* **PROBLEM TO SOLVE**
Every line of the data, first to last, must be written out unchanged.

INFORMATION PROVIDED section start

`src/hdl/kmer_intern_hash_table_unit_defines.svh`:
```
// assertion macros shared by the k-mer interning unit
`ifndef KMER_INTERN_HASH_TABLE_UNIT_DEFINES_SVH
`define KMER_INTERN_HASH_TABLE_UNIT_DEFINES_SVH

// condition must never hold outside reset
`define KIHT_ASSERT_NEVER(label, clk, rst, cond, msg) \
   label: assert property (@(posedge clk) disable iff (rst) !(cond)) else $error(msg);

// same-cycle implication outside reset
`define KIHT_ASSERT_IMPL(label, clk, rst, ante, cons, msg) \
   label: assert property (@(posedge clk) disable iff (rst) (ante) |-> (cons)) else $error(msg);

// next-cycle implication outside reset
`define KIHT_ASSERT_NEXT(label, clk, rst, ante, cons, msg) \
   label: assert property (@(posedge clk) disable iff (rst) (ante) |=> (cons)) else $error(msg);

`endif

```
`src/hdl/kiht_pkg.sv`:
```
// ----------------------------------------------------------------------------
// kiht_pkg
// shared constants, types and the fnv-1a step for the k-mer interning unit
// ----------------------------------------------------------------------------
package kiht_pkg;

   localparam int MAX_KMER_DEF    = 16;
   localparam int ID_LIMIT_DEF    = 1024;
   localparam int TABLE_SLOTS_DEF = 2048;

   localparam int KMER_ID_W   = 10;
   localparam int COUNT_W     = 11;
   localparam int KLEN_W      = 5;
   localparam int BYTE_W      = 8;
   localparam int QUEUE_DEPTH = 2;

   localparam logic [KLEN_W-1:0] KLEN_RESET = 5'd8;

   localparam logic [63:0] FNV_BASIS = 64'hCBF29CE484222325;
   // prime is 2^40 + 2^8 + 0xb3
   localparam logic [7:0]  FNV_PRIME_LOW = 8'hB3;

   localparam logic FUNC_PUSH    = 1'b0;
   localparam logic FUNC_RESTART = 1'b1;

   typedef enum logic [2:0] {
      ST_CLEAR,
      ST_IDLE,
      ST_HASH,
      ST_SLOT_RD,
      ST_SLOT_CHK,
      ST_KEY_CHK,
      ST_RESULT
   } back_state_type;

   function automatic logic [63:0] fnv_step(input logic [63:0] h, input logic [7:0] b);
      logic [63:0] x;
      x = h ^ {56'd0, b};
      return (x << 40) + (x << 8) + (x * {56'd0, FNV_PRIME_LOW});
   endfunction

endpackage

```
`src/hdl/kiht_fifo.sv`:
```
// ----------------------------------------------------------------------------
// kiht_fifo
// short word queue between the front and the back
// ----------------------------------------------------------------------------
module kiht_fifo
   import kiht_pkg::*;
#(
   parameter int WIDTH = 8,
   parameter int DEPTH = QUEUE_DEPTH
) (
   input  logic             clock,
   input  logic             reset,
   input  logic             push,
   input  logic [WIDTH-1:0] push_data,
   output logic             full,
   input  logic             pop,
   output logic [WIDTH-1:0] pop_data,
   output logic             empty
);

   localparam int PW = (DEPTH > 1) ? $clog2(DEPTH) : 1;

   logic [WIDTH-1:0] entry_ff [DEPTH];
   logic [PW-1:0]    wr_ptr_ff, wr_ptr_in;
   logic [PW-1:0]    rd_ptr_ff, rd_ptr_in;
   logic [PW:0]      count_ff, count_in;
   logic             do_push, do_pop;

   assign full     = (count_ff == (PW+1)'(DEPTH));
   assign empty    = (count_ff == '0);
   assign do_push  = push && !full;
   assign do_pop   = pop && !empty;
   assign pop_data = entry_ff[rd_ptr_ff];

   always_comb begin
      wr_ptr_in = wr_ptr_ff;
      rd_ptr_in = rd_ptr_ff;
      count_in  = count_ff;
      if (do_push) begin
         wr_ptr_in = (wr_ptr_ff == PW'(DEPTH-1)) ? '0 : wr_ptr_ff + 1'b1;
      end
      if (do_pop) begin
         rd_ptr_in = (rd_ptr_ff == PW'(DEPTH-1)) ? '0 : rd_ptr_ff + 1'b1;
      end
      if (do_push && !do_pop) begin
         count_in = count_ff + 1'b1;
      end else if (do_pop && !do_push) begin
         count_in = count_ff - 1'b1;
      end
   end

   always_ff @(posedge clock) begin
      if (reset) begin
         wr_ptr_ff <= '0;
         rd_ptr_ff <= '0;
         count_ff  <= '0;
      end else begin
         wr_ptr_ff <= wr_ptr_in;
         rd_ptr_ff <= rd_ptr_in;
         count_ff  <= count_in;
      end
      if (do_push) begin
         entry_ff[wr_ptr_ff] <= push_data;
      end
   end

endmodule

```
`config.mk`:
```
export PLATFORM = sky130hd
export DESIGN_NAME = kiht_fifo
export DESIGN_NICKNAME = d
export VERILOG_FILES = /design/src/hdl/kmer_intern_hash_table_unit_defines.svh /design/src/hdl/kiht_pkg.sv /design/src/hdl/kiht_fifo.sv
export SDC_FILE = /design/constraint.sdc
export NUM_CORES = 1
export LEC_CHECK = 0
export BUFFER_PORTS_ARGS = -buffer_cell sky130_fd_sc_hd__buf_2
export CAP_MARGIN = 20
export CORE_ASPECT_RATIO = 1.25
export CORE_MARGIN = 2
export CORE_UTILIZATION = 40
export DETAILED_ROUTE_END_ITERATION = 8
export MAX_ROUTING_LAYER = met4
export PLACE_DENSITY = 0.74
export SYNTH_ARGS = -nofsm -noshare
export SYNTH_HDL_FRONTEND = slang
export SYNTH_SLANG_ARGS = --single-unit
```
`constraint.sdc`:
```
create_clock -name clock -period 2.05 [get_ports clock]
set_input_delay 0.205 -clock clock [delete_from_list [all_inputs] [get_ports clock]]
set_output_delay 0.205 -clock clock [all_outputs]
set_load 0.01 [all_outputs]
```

INFORMATION PROVIDED section end

* **TASK ANSWER**
`src/hdl/kmer_intern_hash_table_unit_defines.svh`:
```
// assertion macros shared by the k-mer interning unit
`ifndef KMER_INTERN_HASH_TABLE_UNIT_DEFINES_SVH
`define KMER_INTERN_HASH_TABLE_UNIT_DEFINES_SVH

// condition must never hold outside reset
`define KIHT_ASSERT_NEVER(label, clk, rst, cond, msg) \
   label: assert property (@(posedge clk) disable iff (rst) !(cond)) else $error(msg);

// same-cycle implication outside reset
`define KIHT_ASSERT_IMPL(label, clk, rst, ante, cons, msg) \
   label: assert property (@(posedge clk) disable iff (rst) (ante) |-> (cons)) else $error(msg);

// next-cycle implication outside reset
`define KIHT_ASSERT_NEXT(label, clk, rst, ante, cons, msg) \
   label: assert property (@(posedge clk) disable iff (rst) (ante) |=> (cons)) else $error(msg);

`endif

```
`src/hdl/kiht_pkg.sv`:
```
// ----------------------------------------------------------------------------
// kiht_pkg
// shared constants, types and the fnv-1a step for the k-mer interning unit
// ----------------------------------------------------------------------------
package kiht_pkg;

   localparam int MAX_KMER_DEF    = 16;
   localparam int ID_LIMIT_DEF    = 1024;
   localparam int TABLE_SLOTS_DEF = 2048;

   localparam int KMER_ID_W   = 10;
   localparam int COUNT_W     = 11;
   localparam int KLEN_W      = 5;
   localparam int BYTE_W      = 8;
   localparam int QUEUE_DEPTH = 2;

   localparam logic [KLEN_W-1:0] KLEN_RESET = 5'd8;

   localparam logic [63:0] FNV_BASIS = 64'hCBF29CE484222325;
   // prime is 2^40 + 2^8 + 0xb3
   localparam logic [7:0]  FNV_PRIME_LOW = 8'hB3;

   localparam logic FUNC_PUSH    = 1'b0;
   localparam logic FUNC_RESTART = 1'b1;

   typedef enum logic [2:0] {
      ST_CLEAR,
      ST_IDLE,
      ST_HASH,
      ST_SLOT_RD,
      ST_SLOT_CHK,
      ST_KEY_CHK,
      ST_RESULT
   } back_state_type;

   function automatic logic [63:0] fnv_step(input logic [63:0] h, input logic [7:0] b);
      logic [63:0] x;
      x = h ^ {56'd0, b};
      return (x << 40) + (x << 8) + (x * {56'd0, FNV_PRIME_LOW});
   endfunction

endpackage

```
`src/hdl/kiht_fifo.sv`:
```
// ----------------------------------------------------------------------------
// kiht_fifo
// short word queue between the front and the back
// ----------------------------------------------------------------------------
module kiht_fifo
   import kiht_pkg::*;
#(
   parameter int WIDTH = 8,
   parameter int DEPTH = QUEUE_DEPTH
) (
   input  logic             clock,
   input  logic             reset,
   input  logic             push,
   input  logic [WIDTH-1:0] push_data,
   output logic             full,
   input  logic             pop,
   output logic [WIDTH-1:0] pop_data,
   output logic             empty
);

   localparam int PW = (DEPTH > 1) ? $clog2(DEPTH) : 1;

   logic [WIDTH-1:0] entry_ff [DEPTH];
   logic [PW-1:0]    wr_ptr_ff, wr_ptr_in;
   logic [PW-1:0]    rd_ptr_ff, rd_ptr_in;
   logic [PW:0]      count_ff, count_in;
   logic             do_push, do_pop;

   assign full     = (count_ff == (PW+1)'(DEPTH));
   assign empty    = (count_ff == '0);
   assign do_push  = push && !full;
   assign do_pop   = pop && !empty;
   assign pop_data = entry_ff[rd_ptr_ff];

   always_comb begin
      wr_ptr_in = wr_ptr_ff;
      rd_ptr_in = rd_ptr_ff;
      count_in  = count_ff;
      if (do_push) begin
         wr_ptr_in = (wr_ptr_ff == PW'(DEPTH-1)) ? '0 : wr_ptr_ff + 1'b1;
      end
      if (do_pop) begin
         rd_ptr_in = (rd_ptr_ff == PW'(DEPTH-1)) ? '0 : rd_ptr_ff + 1'b1;
      end
      if (do_push && !do_pop) begin
         count_in = count_ff + 1'b1;
      end else if (do_pop && !do_push) begin
         count_in = count_ff - 1'b1;
      end
   end

   always_ff @(posedge clock) begin
      if (reset) begin
         wr_ptr_ff <= '0;
         rd_ptr_ff <= '0;
         count_ff  <= '0;
      end else begin
         wr_ptr_ff <= wr_ptr_in;
         rd_ptr_ff <= rd_ptr_in;
         count_ff  <= count_in;
      end
      if (do_push) begin
         entry_ff[wr_ptr_ff] <= push_data;
      end
   end

endmodule

```
`config.mk`:
```
export PLATFORM = sky130hd
export DESIGN_NAME = kiht_fifo
export DESIGN_NICKNAME = d
export VERILOG_FILES = /design/src/hdl/kmer_intern_hash_table_unit_defines.svh /design/src/hdl/kiht_pkg.sv /design/src/hdl/kiht_fifo.sv
export SDC_FILE = /design/constraint.sdc
export NUM_CORES = 1
export LEC_CHECK = 0
export BUFFER_PORTS_ARGS = -buffer_cell sky130_fd_sc_hd__buf_2
export CAP_MARGIN = 20
export CORE_ASPECT_RATIO = 1.25
export CORE_MARGIN = 2
export CORE_UTILIZATION = 40
export DETAILED_ROUTE_END_ITERATION = 8
export MAX_ROUTING_LAYER = met4
export PLACE_DENSITY = 0.74
export SYNTH_ARGS = -nofsm -noshare
export SYNTH_HDL_FRONTEND = slang
export SYNTH_SLANG_ARGS = --single-unit
```
`constraint.sdc`:
```
create_clock -name clock -period 2.05 [get_ports clock]
set_input_delay 0.205 -clock clock [delete_from_list [all_inputs] [get_ports clock]]
set_output_delay 0.205 -clock clock [all_outputs]
set_load 0.01 [all_outputs]
```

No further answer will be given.